LA COUR DE CASSATION, CHAMBRE SOCIALE, a rendu l'arrêt suivant :
Attendu, selon l'arrêt attaqué, que M. X..., engagé le 2 janvier 2006 par la société H. Y... et fils en qualité d'assistant export, a travaillé dans le cadre d'un contrat de travail à durée indéterminée en qualité de responsable import export ; qu'il a été licencié, le 11 mars 2009, pour faute lourde ;
Sur le moyen unique, pris en sa seconde branche :
Attendu qu'il n'y a pas lieu de statuer par une décision spécialement motivée sur le moyen annexé, qui n'est manifestement pas de nature à entraîner la cassation ;
Mais sur le moyen unique, pris en sa première branche :
Vu l'article L. 3141-26 du code du travail ;
Attendu que pour dire le licenciement justifié par une faute lourde et rejeter les demandes du salarié au titre de la rupture de son contrat de travail, l'arrêt retient que celui-ci a détourné sur son compte personnel une somme de 60 000 euros venant en règlement partiel, par un client, d'une facture correspondant à la livraison d'une commande de vins, qu'il a reconnu avoir sollicité cette somme auprès du client et l'avoir perçue et ne démontre pas qu'il s'agissait d'un prêt personnel ni en avoir informé l'employeur, qu'il n'apporte aucune preuve contraire de ce qui constitue un abus de confiance au préjudice de son employeur et une tentative d'enrichissement personnel au détriment de la société, qu'il a manifestement commis une faute grave avec intention de nuire à son employeur ;
Attendu, cependant, que la faute lourde est caractérisée par l'intention de nuire à l'employeur, laquelle implique la volonté du salarié de lui porter préjudice dans la commission du fait fautif et ne résulte pas de la seule commission d'un acte préjudiciable à l'entreprise ;
Qu'en se déterminant comme elle l'a fait, sans caractériser la volonté de nuire du salarié, la cour d'appel n'a pas donné de base légale à sa décision ;
PAR CES MOTIFS :
CASSE ET ANNULE, sauf en ce qu'il déboute M. X... de sa demande en vérification d'écriture et en ce qu'il rejette la demande de la société H. Y... et fils au titre de dommages-intérêts, l'arrêt rendu le 26 novembre 2013, entre les parties, par la cour d'appel de Bordeaux ; remet, en conséquence, sur les autres points, la cause et les parties dans l'état où elles se trouvaient avant ledit arrêt et, pour être fait droit, les renvoie devant la cour d'appel de Toulouse ;
Condamne la société H. Y... et fils aux dépens ;
Vu l'article 700 du code de procédure civile, la condamne à payer à M. X... la somme de 3 000 euros ;
Dit que sur les diligences du procureur général près la Cour de cassation, le présent arrêt sera transmis pour être transcrit en marge ou à la suite de l'arrêt partiellement cassé ;
Ainsi fait et jugé par la Cour de cassation, chambre sociale, et prononcé par le président en son audience publique du vingt-deux octobre deux mille quinze.

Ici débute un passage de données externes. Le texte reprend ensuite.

$ cat src/rtl/filter_out_capture.sv
// Decimating capture FIFO for filter output samples, drained over a valid/ready port.
// Define FILTER_OUT_CAPTURE_MINMAX_EN to add running signed min/max of pushed samples.
module filter_out_capture #(
    parameter int WIDTH = 25,
    parameter int DEPTH = 16,
    parameter int DEC_W = 8
) (
    input  logic                       emu_clk,
    input  logic                       emu_rst_n,
    input  logic [WIDTH-1:0]           in_data,
    input  logic                       in_valid,
    input  logic                       enable,
    input  logic                       clr,
    input  logic [DEC_W-1:0]           dec_ratio,
    output logic [WIDTH-1:0]           out_data,
    output logic                       out_valid,
    input  logic                       out_ready,
    output logic [$clog2(DEPTH):0]     count,
`ifdef FILTER_OUT_CAPTURE_MINMAX_EN
    output logic signed [WIDTH-1:0]    min_data,
    output logic signed [WIDTH-1:0]    max_data,
`endif
    output logic                       overflow
);

    localparam int AW = $clog2(DEPTH);
    localparam int CW = AW + 1;

    logic [WIDTH-1:0] mem [DEPTH];
    logic [AW-1:0]    wr_ptr;
    logic [AW-1:0]    rd_ptr;
    logic [DEC_W-1:0] dec_cnt;
    logic [DEC_W-1:0] ratio_m1;
    logic             hit;
    logic             full;
    logic             pop;
    logic             push_ok;
    logic             drop;

    // Ratio 0 behaves as 1. Using >= lets a lowered ratio fire on the very next sample.
    assign ratio_m1 = (dec_ratio == '0) ? '0 : dec_ratio - DEC_W'(1);
    assign hit      = in_valid && enable && (dec_cnt >= ratio_m1);
    assign full     = (count == CW'(DEPTH));

    // Output handshake: the head transfers on any cycle where out_valid and out_ready
    // are both high; out_valid never depends on out_ready and stays high while count>0.
    assign out_valid = (count != '0);
    assign out_data  = out_valid ? mem[rd_ptr] : '0;

    assign pop     = out_valid && out_ready && !clr;
    assign push_ok = hit && (!full || pop) && !clr;
    assign drop    = hit && full && !pop && !clr;

    always_ff @(posedge emu_clk or negedge emu_rst_n) begin
        if (!emu_rst_n) begin
            dec_cnt <= '0;
        end else if (clr || !enable) begin
            dec_cnt <= '0;
        end else if (in_valid) begin
            dec_cnt <= hit ? '0 : dec_cnt + DEC_W'(1);
        end
    end

    always_ff @(posedge emu_clk or negedge emu_rst_n) begin
        if (!emu_rst_n) begin
            wr_ptr   <= '0;
            rd_ptr   <= '0;
            count    <= '0;
            overflow <= 1'b0;
        end else if (clr) begin
            wr_ptr   <= '0;
            rd_ptr   <= '0;
            count    <= '0;
            overflow <= 1'b0;
        end else begin
            if (push_ok) wr_ptr <= wr_ptr + AW'(1);
            if (pop)     rd_ptr <= rd_ptr + AW'(1);
            if (push_ok && !pop)      count <= count + CW'(1);
            else if (pop && !push_ok) count <= count - CW'(1);
            if (drop) overflow <= 1'b1;
        end
    end

    // When full with a same-cycle pop, wr_ptr equals rd_ptr: the slot being vacated is reused.
    always_ff @(posedge emu_clk) begin
        if (push_ok) mem[wr_ptr] <= in_data;
    end

`ifdef FILTER_OUT_CAPTURE_MINMAX_EN
    logic seen;

    always_ff @(posedge emu_clk or negedge emu_rst_n) begin
        if (!emu_rst_n) begin
            seen     <= 1'b0;
            min_data <= '0;
            max_data <= '0;
        end else if (clr) begin
            seen     <= 1'b0;
            min_data <= '0;
            max_data <= '0;
        end else if (push_ok) begin
            seen <= 1'b1;
            if (!seen || ($signed(in_data) < min_data)) min_data <= $signed(in_data);
            if (!seen || ($signed(in_data) > max_data)) max_data <= $signed(in_data);
        end
    end
`endif

endmodule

MOYEN ANNEXE au présent arrêt :
Moyen produit par la SCP Thouin-Palat et Boucard, avocat aux Conseils, pour M. X...
Il est fait grief à l'arrêt attaqué d'AVOIR confirmé le jugement entrepris en toutes ses dispositions, sauf en ce qui concerne la somme de 1. 500 euros allouée à titre de dommages-intérêts, déboutant ainsi monsieur X... de l'intégralité de ses demandes ;
AUX MOTIFS QUE : « Lorsque le licenciement est motivé par une faute lourde, le salarié est privé non seulement du droit au préavis et à l'indemnité de licenciement, mais également, en application de l'article L. 3141-26 du code du travail, de l'indemnité compensatrice de congés payés prévue à l'article L. 3141 du même code ; la faute lourde est celle qui, comme la faute grave, résulte d'un fait ou d'un ensemble de faits imputables au salarié qui constituent une violation des obligations résultant du contrat de travail ou des relations de travail d'une importance telle qu'elle rend impossible le maintien du salarié dans l'entreprise même pendant la durée limitée du préavis ; elle suppose, en outre, l'intention de nuire du salarié ; l'employeur qui invoque la faute lourde pour licencier doit en rapporter la preuve ; la lettre de licenciement, dont les motifs énoncés fixent les limites du litige, est articulée autour des griefs suivants : 1er grief : lors d'un déplacement à Moscou, avec monsieur Sergueï X..., le responsable de la SAS
Y...
, monsieur Olivier
Y...
recevait un e-mail de monsieur Z...directeur financier de la société Antian, société financière de leur client russe Vinoterra, le lundi 9 février 2009, répondant aux demandes formulées par le service comptable de la SAS
Y...
concernant le nonpaiement de facture ; il précisait que la facture FVE 002 122 d'un montant de 60. 000 euros avait déjà été payée par un virement fait sur le compte personnel de monsieur Sergueï X..., à la demande de ce dernier ; lequel avait indiqué à Valery A..., responsable de Vinoterra, Antian, que ce paiement interviendrait en déduction du paiement de la facture précitée, et ce en accord avec son employeur, monsieur Olivier
Y...
(pièce 19 de l'employeur) ; lors d'une réunion organisée le 11 février 2009 à Moscou, monsieur Valery A...reconnaissait avoir adressé à monsieur X... 60. 000 euros conformément aux demandes de ce dernier faites par e-mails le 17 mars 2008 et le 25 mars 2009 qui étaient remis à monsieur Olivier
Y...
; dans le premier e-mail du 17 mars 2008, monsieur X... écrivait : « cher Valery, j'ai un gros problème, je dois racheter la moitié de l'appartement avant mercredi 19 mars, j'ai besoin de 60. 000 euros ; je n'ai personne à qui m'adresser hormis toi, je te rembourserai si c'est possible » ; et dans celui du 25 mars 2008, « Cher Valery, ma proposition est la suivante, sur le montant de la facture Vinoterra nous doit 180. 356, 75 euros ; je te propose ceci 120. 000 euros à la société
Y...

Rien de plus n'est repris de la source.